New Mexico Promissory Note: What Is It?
A New Mexico promissory note is a contract between a lender and a borrower. The lender provides a loan and the borrower agrees to repay it. The written promissory note explains the relationship between the parties and outlines how the loan will be repaid. New Mexico promissory notes may be secured or unsecured. An example of a secured promissory note is a loan for a vehicle. If the borrower doesn’t uphold their responsibilities as explained in the promissory note, the lender will repossess the vehicle. The vehicle acts as collateral. In addition to the lender and the borrower, there may also be a co-signer.
What Is the Maximum Interest Rate Charged in New Mexico?
In New Mexico, the maximum interest rate that may be charged for promissory notes is 15%. If a lender charges more than 15%, they could very well face serious legal repercussions.
How to Write a New Mexico Promissory Note
The first step taken when writing a New Mexico promissory note is to decide whether the note is secured or unsecured. If the note is secured, make sure that the word “secured” is used in the title.

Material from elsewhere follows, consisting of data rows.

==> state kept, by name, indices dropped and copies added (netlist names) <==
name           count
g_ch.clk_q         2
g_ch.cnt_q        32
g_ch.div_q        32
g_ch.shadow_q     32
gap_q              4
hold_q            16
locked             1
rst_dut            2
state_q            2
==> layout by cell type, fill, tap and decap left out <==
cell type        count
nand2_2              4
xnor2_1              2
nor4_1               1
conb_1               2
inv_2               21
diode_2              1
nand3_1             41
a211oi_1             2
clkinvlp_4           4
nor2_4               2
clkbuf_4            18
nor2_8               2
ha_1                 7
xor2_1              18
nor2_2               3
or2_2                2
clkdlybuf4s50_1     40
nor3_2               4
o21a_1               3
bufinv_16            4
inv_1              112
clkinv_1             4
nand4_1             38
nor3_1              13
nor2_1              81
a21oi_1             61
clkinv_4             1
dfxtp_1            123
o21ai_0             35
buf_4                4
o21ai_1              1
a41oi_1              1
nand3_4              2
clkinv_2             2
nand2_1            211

For example, “New Mexico Secured Promissory Note.” If a secured note is not properly titled, a legal dispute could very well result in the court treating the agreement as unsecured. After the proper title, include the following information to create the details of the agreement:
- The date of creation for the promissory note. This date, as well as the date that the document is signed, is extremely important because it helps prove that the contract is valid between the parties. The dates also influence legal deadlines for certain activities, such as filing a lawsuit for defaulting on the payments or for engaging in collections activities.

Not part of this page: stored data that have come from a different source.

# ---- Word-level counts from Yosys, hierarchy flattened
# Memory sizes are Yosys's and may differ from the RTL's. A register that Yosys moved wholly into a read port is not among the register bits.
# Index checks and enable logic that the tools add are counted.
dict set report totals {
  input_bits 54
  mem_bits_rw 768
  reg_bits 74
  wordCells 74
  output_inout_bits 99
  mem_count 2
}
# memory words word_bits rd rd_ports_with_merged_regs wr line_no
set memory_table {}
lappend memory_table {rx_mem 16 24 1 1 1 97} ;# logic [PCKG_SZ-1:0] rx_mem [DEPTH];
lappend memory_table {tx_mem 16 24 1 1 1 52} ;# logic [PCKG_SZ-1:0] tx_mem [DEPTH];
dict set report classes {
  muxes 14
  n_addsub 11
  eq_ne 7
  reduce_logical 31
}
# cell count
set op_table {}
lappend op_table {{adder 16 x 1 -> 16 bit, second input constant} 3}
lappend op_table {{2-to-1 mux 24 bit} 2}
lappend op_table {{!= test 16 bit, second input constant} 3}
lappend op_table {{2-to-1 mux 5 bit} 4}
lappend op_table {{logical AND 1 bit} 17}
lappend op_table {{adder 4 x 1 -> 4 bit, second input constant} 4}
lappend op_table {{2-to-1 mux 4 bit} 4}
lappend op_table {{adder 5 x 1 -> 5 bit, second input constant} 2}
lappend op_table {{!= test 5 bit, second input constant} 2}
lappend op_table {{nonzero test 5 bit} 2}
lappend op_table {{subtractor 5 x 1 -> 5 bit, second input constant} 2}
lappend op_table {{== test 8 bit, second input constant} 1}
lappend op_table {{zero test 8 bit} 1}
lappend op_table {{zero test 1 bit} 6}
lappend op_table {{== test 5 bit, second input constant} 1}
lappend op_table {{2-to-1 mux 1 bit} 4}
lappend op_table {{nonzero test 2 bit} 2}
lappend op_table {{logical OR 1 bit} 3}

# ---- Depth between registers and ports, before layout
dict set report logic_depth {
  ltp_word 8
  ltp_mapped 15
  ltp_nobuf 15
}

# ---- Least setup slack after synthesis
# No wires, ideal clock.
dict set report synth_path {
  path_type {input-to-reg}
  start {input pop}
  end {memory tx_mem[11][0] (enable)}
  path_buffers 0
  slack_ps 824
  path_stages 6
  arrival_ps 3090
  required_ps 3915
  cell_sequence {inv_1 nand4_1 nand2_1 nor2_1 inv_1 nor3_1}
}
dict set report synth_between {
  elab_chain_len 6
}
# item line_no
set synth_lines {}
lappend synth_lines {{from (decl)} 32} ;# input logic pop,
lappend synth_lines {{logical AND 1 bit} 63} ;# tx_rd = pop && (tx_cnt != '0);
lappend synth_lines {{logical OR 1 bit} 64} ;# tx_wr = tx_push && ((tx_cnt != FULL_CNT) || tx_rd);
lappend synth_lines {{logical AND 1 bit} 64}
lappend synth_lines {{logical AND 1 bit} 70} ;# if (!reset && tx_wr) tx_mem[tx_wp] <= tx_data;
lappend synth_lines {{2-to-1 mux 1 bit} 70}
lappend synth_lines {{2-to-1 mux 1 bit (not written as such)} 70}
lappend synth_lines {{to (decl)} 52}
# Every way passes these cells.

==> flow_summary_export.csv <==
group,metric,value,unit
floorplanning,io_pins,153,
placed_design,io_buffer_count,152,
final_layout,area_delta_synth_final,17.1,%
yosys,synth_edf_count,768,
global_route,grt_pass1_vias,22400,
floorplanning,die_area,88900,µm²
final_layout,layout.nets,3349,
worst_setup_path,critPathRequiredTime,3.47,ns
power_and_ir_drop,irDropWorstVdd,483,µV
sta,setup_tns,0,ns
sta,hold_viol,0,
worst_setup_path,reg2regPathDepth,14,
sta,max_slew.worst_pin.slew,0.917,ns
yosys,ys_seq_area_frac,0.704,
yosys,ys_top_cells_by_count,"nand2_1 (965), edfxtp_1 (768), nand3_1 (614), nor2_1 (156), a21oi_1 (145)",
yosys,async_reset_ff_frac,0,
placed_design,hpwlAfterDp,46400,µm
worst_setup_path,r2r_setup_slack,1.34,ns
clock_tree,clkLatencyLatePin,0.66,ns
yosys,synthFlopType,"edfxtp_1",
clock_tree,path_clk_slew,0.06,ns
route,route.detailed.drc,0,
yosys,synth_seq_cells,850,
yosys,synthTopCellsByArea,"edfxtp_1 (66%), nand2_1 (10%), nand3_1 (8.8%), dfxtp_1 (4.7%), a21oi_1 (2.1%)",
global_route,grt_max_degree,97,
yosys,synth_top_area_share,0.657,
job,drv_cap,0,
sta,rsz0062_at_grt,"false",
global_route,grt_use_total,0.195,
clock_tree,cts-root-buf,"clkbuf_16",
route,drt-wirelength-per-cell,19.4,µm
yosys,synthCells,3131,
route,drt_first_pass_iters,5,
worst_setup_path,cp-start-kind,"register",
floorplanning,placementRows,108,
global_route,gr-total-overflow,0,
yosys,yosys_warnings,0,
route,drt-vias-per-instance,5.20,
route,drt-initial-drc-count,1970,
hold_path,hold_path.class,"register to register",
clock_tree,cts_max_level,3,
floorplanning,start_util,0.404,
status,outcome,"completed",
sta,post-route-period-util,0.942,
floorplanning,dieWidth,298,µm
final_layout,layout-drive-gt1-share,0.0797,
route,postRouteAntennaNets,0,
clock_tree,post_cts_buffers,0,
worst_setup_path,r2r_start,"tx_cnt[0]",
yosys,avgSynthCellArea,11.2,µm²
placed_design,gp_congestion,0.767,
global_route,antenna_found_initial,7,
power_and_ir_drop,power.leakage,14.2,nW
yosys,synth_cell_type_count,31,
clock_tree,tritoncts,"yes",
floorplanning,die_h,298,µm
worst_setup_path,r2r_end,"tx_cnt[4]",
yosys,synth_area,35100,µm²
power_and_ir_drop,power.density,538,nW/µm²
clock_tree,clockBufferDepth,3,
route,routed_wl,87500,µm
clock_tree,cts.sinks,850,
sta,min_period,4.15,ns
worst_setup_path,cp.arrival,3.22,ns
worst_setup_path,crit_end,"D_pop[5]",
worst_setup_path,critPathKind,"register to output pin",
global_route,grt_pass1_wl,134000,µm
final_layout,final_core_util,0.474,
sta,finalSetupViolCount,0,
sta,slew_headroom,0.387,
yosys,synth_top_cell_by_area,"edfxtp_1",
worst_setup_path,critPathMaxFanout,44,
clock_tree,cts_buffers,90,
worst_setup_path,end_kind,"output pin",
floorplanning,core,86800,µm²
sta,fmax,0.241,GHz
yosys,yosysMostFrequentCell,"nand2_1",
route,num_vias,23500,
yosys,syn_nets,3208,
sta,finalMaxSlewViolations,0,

- Identifying information and role within the agreement. Every party should be identified by their legal name along with their role. This includes co-signers. For example, Blue Dog Auto Company, Inc., Lender.
- The mailing address for each party. List the full mailing address for each party. If the New Mexico promissory note is secured, include the physical address for the borrower and any listed co-signer. If the lender has both a mailing address and a payment address, the payment address should be documented with the repayment agreement.
- The principal loan provided to the borrower. This amount does not include the interest charged on the loan. Before the New Mexico promissory note is executed, this amount should be reviewed for accuracy.
- Yearly interest rate charged on the loan. This may not exceed 15% under New Mexico law. In the promissory note, this may be listed as the annual percentage rate (APR), yearly interest rate, or per annum.
- Payment agreement. The payment agreement portion outlines how the borrower will repay the loan. This should include the number of installments the borrower will pay to satisfy the loan, the amount for each payment, and the due date for each payment. If the lender will charge a late fee, the amount of the late fee as well as when it will be assessed. This is the section where the lender’s payment address should be listed.
If the promissory note is secured, there should be a description of the collateral. Without a description, a legal dispute could mean that the court treats the note as unsecured.
After the general information related to the parties and the loan, a New Mexico promissory note then uses certain clauses to create the terms and conditions of the agreement. Below, you’ll find a list of commonly used clauses:
- Interest Due in the Event of Default. Many promissory notes start with a lower interest rate and then charge a higher interest rate if the borrower defaults on the agreement in some way. This clause lists the amount of interest that will be charged if the borrower does not comply with the note. This amount may not exceed the state maximum.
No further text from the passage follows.